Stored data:
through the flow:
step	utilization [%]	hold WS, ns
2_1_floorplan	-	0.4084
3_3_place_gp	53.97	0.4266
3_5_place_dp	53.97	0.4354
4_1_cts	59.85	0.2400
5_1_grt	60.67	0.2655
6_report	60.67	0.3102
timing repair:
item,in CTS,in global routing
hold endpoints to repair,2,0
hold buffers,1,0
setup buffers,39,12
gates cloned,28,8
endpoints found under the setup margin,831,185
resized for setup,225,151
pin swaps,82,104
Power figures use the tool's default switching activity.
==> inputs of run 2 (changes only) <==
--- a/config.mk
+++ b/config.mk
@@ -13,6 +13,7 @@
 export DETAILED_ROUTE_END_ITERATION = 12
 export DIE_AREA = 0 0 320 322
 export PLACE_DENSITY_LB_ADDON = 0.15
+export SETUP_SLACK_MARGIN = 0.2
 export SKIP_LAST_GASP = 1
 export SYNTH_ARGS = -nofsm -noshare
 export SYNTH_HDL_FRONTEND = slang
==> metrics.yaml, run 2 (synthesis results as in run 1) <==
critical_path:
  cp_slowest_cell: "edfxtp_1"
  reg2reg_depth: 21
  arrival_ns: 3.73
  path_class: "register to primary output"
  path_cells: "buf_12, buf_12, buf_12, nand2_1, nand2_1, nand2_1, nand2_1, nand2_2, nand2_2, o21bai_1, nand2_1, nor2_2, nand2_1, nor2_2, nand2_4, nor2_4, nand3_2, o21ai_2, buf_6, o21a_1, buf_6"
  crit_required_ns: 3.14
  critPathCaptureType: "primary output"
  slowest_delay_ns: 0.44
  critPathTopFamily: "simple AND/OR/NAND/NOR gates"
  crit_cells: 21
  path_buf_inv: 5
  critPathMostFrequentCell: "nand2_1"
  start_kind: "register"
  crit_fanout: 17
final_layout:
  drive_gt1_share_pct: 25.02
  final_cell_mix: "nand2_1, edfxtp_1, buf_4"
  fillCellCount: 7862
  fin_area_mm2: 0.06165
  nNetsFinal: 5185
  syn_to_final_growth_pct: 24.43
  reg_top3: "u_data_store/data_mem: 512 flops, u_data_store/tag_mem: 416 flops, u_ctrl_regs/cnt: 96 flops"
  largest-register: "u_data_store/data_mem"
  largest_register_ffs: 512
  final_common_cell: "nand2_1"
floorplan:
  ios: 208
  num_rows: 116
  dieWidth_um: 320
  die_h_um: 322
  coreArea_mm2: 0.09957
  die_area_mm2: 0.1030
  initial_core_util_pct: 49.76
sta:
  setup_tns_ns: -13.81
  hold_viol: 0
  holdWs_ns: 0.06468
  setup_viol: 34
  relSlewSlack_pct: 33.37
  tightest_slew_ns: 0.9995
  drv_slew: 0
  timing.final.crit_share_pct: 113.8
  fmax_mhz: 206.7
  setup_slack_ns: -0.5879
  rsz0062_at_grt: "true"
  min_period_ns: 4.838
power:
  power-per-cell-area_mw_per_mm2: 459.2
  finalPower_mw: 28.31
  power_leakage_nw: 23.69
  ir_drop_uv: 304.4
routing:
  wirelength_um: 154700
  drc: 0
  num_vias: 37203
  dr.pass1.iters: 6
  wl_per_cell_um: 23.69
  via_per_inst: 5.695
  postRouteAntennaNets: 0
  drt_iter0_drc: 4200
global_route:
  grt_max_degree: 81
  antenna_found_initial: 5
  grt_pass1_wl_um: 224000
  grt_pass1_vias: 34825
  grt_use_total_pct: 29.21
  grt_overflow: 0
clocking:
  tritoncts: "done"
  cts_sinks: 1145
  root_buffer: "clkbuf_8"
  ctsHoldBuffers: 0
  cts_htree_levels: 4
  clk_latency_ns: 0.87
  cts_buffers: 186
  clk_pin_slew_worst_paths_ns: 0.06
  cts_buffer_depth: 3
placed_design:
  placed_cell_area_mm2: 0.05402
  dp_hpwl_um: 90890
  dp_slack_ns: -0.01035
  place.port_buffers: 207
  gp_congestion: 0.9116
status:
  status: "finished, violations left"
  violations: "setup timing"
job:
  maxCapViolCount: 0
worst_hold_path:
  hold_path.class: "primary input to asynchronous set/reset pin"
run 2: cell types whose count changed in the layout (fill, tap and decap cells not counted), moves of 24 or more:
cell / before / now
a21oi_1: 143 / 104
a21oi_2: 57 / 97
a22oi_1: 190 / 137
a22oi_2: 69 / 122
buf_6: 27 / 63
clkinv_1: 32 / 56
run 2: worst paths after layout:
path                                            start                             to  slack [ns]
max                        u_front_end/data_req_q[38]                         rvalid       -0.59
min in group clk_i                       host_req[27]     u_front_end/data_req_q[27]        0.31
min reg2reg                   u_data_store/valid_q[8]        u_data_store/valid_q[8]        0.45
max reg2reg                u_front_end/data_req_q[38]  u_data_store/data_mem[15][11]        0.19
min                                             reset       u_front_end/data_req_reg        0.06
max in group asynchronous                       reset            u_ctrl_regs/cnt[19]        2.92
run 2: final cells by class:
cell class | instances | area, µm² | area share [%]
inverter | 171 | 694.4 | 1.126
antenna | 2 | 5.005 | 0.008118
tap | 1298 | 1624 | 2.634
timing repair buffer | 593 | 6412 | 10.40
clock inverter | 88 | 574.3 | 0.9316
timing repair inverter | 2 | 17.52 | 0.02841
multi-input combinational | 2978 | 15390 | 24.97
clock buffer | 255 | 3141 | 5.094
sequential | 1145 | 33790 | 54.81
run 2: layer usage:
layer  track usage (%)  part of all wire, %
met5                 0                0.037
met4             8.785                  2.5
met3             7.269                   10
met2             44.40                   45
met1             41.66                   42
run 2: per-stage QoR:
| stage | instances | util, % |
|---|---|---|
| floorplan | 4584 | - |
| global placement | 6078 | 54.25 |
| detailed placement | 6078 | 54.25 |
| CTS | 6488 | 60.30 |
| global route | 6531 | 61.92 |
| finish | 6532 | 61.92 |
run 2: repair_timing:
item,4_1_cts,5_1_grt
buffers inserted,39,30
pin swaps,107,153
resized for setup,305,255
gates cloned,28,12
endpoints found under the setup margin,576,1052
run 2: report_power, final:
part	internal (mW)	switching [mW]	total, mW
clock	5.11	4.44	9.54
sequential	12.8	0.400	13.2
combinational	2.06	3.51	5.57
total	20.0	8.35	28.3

---

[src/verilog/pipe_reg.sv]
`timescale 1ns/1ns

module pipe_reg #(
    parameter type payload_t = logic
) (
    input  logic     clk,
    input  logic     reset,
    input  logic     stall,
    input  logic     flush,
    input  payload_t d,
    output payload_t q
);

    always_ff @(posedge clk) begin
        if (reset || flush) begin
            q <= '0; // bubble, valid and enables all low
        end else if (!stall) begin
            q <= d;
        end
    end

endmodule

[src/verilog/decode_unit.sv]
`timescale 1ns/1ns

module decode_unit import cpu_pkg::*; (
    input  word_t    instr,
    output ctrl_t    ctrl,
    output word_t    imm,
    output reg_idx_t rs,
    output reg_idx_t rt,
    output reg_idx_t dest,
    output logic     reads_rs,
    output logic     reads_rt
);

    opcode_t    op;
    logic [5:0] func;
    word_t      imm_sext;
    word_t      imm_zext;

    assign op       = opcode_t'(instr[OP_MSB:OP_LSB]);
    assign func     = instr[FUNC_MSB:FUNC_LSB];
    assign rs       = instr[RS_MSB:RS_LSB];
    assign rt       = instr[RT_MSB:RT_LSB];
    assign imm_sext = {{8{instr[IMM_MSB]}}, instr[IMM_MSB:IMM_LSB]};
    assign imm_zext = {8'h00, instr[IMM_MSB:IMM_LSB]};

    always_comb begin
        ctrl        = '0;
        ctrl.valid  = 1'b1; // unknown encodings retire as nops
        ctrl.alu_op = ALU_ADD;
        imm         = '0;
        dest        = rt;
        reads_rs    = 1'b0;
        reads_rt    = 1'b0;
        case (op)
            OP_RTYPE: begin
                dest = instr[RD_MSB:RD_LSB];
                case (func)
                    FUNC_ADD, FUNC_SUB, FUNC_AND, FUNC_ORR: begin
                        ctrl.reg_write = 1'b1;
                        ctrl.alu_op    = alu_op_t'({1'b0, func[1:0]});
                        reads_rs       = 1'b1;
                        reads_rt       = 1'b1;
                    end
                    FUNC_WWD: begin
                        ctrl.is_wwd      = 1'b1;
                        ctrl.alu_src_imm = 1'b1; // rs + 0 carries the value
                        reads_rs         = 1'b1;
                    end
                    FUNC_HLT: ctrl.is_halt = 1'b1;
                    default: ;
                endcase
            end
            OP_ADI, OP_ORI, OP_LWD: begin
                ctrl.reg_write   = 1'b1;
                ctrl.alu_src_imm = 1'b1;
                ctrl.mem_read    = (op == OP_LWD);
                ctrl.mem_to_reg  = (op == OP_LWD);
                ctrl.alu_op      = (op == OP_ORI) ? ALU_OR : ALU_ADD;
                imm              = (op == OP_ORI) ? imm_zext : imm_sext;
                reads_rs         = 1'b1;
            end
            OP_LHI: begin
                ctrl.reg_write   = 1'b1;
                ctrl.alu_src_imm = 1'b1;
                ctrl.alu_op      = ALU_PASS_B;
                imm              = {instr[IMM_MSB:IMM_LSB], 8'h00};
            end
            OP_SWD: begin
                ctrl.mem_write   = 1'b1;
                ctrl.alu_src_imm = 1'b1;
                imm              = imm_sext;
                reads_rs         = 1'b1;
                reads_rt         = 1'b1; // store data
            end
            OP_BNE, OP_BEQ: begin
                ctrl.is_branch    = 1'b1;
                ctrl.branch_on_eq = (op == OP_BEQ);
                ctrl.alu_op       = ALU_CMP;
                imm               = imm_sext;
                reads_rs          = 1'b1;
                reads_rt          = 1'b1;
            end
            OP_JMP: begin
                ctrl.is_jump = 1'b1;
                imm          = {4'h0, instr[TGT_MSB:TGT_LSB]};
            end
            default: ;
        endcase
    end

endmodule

[DIRECTIONS] Could you set down, exactly as written, the lines above between the one holding "holdWs_ns: 0.06468" and the one holding "run 2: worst", inclusive, and nothing more?

[RESULT]
  holdWs_ns: 0.06468
  setup_viol: 34
  relSlewSlack_pct: 33.37
  tightest_slew_ns: 0.9995
  drv_slew: 0
  timing.final.crit_share_pct: 113.8
  fmax_mhz: 206.7
  setup_slack_ns: -0.5879
  rsz0062_at_grt: "true"
  min_period_ns: 4.838
power:
  power-per-cell-area_mw_per_mm2: 459.2
  finalPower_mw: 28.31
  power_leakage_nw: 23.69
  ir_drop_uv: 304.4
routing:
  wirelength_um: 154700
  drc: 0
  num_vias: 37203
  dr.pass1.iters: 6
  wl_per_cell_um: 23.69
  via_per_inst: 5.695
  postRouteAntennaNets: 0
  drt_iter0_drc: 4200
global_route:
  grt_max_degree: 81
  antenna_found_initial: 5
  grt_pass1_wl_um: 224000
  grt_pass1_vias: 34825
  grt_use_total_pct: 29.21
  grt_overflow: 0
clocking:
  tritoncts: "done"
  cts_sinks: 1145
  root_buffer: "clkbuf_8"
  ctsHoldBuffers: 0
  cts_htree_levels: 4
  clk_latency_ns: 0.87
  cts_buffers: 186
  clk_pin_slew_worst_paths_ns: 0.06
  cts_buffer_depth: 3
placed_design:
  placed_cell_area_mm2: 0.05402
  dp_hpwl_um: 90890
  dp_slack_ns: -0.01035
  place.port_buffers: 207
  gp_congestion: 0.9116
status:
  status: "finished, violations left"
  violations: "setup timing"
job:
  maxCapViolCount: 0
worst_hold_path:
  hold_path.class: "primary input to asynchronous set/reset pin"
run 2: cell types whose count changed in the layout (fill, tap and decap cells not counted), moves of 24 or more:
cell / before / now
a21oi_1: 143 / 104
a21oi_2: 57 / 97
a22oi_1: 190 / 137
a22oi_2: 69 / 122
buf_6: 27 / 63
clkinv_1: 32 / 56
run 2: worst paths after layout:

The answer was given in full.